From a quarter-mile up the road from our West Boesel location, there is the daily concert of high-pitched beeps as various pieces of construction equipment shift into reverse, preceded by the percussion clangs and bangs of monster track hoes.
The object of the project is to provide an area where the salmon preparing to spawn have a place to rest after their upstream journey. Redds, or spawning places, have been determined by fishery biologists. The fish will have an inlet, as well as outlet, to do their thing in the river. By utilizing the ground water, the temperature will be around a constant 50 degrees, winter and summer, ideal for the salmonids, spring Chinook and steelhead.
After months, if not years, of preparatory work, the digging began less than two weeks ago, creating huge channels into which several thousand feet of pipe will be laid, then buried. The pipes will carry water — not from the river, but ground water — that will percolate upward into minute slots in the pipes. The slots are about 1/8-inch across to keep debris out. The water will collect and run downhill and exit into the river through a 30-inch wide pipe, which begins at a diameter of 16 inches.
According to habitat biologist Hans Smith, logs averaging 40 feet long will be placed along the ditching to stabilize the ground, and in some areas will be attached to pilings 16 to 18 inches in diameter driven 8 feet into the earth. After that, the ditches will be filled with local soils and the covered waterway seeded with native plants. For further protection of the disturbed land, temporary fencing will be erected until the plants have matured, this to keep out the deer and cows.
Some questions
The salmon rehabilitation project, one of several on the Methow, is funded by monies given to the Yakama Nation by the Bonneville Power Administration. Our information indicates that it is the result of the final resolution of a broken treaty between the Indians and the United States government, possibly with the 1868 treaty at Fort Laramie.

Another ambitious salmon recovery project is underway on the Methow River.
The many acres involved in this project are owned by the Washington Department of Fish and Wildlife (WDFW). Pitkin Construction of Wenatchee is doing the work, which is overseen by foreman Darrin Flitton, who provided a lot of the information above.

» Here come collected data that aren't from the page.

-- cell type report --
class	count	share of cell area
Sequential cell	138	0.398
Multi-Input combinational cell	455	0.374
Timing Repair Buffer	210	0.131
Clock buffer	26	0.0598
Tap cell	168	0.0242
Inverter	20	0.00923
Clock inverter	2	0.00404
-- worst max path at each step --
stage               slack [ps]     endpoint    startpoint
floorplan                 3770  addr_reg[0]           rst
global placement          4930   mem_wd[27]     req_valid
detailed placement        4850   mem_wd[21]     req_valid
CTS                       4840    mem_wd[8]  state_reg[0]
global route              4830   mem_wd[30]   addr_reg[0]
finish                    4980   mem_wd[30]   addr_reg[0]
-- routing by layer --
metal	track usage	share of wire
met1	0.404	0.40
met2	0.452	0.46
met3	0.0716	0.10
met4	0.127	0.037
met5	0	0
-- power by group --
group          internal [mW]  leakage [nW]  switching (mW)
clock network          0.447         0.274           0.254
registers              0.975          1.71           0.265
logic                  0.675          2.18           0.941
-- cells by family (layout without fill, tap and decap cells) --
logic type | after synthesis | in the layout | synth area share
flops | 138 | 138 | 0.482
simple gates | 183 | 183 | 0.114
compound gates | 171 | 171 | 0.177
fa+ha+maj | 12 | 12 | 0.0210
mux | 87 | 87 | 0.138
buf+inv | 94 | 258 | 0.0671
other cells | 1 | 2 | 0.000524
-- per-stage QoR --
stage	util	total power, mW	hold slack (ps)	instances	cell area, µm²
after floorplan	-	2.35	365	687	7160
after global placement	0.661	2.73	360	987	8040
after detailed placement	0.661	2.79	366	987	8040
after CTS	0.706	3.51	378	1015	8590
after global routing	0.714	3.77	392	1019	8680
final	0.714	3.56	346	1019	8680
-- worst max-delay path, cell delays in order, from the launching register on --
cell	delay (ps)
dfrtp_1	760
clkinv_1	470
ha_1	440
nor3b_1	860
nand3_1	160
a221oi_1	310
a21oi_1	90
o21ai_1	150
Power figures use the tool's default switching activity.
`config.mk`:
```
export PLATFORM = sky130hd
export DESIGN_NAME = mcdt_pkt_formatter
export DESIGN_NICKNAME = d
export VERILOG_FILES = /design/src/rtl/mcdt_pkt_formatter.sv
export SDC_FILE = /design/constraint.sdc
export NUM_CORES = 2
export LEC_CHECK = 0
export BUFFER_PORTS_ARGS = -buffer_cell sky130_fd_sc_hd__buf_2
export CORE_ASPECT_RATIO = 0.5
export CORE_MARGIN = 2
export CORE_UTILIZATION = 50
export DETAILED_ROUTE_END_ITERATION = 10
export PLACE_DENSITY = 0.61
export SLEW_MARGIN = 15
export SYNTH_ARGS = -nofsm -noshare
export SYNTH_HDL_FRONTEND = slang
export SYNTH_SLANG_ARGS = --single-unit
```
`constraint.sdc`:
```
create_clock -name clk_i -period 4.7 [get_ports clk_i]
set_input_delay 0.47 -clock clk_i [delete_from_list [all_inputs] [get_ports clk_i]]
set_output_delay 0.47 -clock clk_i [all_outputs]
set_load 0.05 [all_outputs]
```
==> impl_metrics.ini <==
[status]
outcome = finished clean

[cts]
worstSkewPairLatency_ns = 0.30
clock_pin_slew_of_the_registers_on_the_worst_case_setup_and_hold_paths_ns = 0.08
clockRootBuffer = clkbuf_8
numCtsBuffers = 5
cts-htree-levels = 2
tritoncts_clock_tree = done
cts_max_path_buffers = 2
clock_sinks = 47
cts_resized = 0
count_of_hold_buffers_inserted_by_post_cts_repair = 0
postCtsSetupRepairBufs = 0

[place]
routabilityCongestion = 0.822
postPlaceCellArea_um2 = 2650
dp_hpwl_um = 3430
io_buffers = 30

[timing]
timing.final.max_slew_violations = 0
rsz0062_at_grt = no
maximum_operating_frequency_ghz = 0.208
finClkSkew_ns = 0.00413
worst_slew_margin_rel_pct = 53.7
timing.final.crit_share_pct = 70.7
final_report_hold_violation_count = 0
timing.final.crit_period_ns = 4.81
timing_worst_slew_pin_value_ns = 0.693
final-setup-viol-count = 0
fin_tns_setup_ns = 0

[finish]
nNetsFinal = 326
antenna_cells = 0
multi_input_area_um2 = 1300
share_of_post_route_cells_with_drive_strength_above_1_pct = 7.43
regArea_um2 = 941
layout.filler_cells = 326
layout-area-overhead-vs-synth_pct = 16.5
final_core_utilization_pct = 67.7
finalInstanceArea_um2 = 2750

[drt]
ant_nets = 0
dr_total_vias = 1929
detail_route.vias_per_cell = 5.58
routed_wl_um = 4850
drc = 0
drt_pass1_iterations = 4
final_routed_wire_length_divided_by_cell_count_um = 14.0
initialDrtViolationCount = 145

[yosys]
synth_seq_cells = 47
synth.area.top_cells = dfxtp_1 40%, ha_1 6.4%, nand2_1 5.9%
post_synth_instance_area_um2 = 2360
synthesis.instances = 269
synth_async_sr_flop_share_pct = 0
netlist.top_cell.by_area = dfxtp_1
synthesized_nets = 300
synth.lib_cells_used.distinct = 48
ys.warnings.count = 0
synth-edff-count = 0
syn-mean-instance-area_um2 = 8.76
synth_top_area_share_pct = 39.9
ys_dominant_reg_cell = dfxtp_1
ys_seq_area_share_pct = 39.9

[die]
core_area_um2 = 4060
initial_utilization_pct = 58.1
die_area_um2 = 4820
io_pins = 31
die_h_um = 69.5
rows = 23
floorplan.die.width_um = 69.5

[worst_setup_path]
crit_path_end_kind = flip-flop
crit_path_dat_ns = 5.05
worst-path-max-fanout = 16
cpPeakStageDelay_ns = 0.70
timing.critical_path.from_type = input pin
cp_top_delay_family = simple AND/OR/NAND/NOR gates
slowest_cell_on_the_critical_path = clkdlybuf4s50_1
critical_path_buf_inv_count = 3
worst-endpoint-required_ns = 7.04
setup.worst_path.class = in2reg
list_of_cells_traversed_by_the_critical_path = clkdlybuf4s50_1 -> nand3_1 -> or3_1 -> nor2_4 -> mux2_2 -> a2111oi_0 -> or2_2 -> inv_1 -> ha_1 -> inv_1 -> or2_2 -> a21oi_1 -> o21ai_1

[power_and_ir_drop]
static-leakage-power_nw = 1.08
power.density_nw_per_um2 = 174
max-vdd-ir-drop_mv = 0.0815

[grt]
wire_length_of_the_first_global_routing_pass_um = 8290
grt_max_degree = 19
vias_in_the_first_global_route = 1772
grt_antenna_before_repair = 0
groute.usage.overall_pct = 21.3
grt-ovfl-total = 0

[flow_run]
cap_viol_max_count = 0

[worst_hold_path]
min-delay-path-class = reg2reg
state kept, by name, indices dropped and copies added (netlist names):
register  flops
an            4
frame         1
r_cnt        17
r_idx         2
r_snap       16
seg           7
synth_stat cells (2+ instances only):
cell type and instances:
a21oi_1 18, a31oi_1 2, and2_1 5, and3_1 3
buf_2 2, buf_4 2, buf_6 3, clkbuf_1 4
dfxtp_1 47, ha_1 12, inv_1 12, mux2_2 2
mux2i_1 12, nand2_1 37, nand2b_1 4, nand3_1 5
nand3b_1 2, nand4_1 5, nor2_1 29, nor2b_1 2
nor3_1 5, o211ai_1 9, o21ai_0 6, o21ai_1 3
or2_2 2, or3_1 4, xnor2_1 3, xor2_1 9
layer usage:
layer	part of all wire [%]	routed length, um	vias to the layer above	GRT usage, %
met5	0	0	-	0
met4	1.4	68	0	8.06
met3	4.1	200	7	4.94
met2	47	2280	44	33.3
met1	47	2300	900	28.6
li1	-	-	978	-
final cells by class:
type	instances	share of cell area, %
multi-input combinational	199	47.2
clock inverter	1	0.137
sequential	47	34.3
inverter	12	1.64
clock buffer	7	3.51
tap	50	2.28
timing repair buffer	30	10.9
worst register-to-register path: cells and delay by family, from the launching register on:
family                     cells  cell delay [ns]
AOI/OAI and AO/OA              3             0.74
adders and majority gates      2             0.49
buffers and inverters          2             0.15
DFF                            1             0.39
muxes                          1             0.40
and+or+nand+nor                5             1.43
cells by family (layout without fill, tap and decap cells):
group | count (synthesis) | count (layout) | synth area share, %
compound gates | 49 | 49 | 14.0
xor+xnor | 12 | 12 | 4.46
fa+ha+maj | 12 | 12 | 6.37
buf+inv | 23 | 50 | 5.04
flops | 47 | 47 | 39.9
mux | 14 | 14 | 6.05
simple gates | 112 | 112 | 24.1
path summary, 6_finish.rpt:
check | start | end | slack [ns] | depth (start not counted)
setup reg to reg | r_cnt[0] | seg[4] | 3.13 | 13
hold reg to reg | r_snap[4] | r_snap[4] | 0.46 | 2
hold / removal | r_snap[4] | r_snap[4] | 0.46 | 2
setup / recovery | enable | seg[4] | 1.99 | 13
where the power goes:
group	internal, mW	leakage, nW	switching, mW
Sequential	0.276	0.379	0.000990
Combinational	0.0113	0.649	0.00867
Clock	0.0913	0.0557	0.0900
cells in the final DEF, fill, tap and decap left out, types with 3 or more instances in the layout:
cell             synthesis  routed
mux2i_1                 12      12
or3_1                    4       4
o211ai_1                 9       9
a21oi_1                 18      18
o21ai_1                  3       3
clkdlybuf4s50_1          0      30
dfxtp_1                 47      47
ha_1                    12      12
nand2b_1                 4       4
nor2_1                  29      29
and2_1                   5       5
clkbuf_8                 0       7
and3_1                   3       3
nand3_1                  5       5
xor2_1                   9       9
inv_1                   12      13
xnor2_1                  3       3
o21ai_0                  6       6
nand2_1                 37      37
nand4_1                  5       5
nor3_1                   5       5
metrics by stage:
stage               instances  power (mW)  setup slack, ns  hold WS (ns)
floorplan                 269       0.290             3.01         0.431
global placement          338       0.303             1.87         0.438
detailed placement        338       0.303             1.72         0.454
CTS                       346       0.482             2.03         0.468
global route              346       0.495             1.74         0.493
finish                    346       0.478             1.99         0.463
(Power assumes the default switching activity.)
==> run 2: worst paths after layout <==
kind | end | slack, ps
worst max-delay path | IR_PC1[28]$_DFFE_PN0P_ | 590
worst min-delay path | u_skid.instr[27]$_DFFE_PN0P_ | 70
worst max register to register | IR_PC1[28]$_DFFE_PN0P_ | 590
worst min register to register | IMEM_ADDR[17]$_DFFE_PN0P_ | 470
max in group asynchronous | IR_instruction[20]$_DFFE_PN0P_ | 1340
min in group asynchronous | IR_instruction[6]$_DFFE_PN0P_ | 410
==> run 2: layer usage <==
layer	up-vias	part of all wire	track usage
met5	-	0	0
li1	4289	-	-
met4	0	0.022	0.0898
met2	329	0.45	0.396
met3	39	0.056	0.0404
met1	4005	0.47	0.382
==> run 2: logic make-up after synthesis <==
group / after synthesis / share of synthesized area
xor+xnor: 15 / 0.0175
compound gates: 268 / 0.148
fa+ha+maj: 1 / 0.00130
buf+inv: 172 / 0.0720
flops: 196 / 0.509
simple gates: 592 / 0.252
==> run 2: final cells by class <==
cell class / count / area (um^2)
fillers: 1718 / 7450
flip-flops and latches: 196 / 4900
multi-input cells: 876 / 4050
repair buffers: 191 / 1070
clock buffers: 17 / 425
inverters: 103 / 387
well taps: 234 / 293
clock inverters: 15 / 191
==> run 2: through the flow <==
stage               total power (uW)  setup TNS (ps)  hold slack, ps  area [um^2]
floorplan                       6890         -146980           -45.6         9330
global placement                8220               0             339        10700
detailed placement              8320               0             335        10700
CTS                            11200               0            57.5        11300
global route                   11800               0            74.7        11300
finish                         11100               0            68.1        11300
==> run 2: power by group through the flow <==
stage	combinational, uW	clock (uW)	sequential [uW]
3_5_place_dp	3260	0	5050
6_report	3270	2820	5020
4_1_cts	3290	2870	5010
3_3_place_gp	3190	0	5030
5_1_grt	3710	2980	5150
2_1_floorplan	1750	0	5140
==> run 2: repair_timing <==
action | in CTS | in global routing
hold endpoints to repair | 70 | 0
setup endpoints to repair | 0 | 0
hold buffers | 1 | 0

The term “overseen” can be taken literally, for Flitton has a dandy little drone with a gimbal (omni-directional) camera mounted on its body. From the drone’s vantage point of 400 feet in the air, we could see everything from the Weeman Bridge to where we were standing a quarter-mile away, and then the camera zoomed inward, isolating the two of us at Flitton’s truck. With this device, Flitton can monitor at a glance all phases of the digging, dumping, removing and placement, and minimize driving from area to area.
A portion of the channel where the water will flow into the Methow has already been dug to groundwater, and it looks clean and clear.
There are, of course, some questions and criticisms among locals — one being whether there will be enough water in the river for fish to even reach this area. (A week ago, my medium-size dog was able to walk across and the water was never above her chest.) Another question is how much of the downstream groundwater will be lost to residents and irrigators’ wells. Needless to say, there are those who either pooh-pooh the project as worthless, or lament the millions of dollars being spent.
Nothing can be done about the latter, and in the best of seasons, only the coming years will tell if this will be successful. We can only hope for a huge snowpack in the mountains this winter, yielding enough water to renew the river.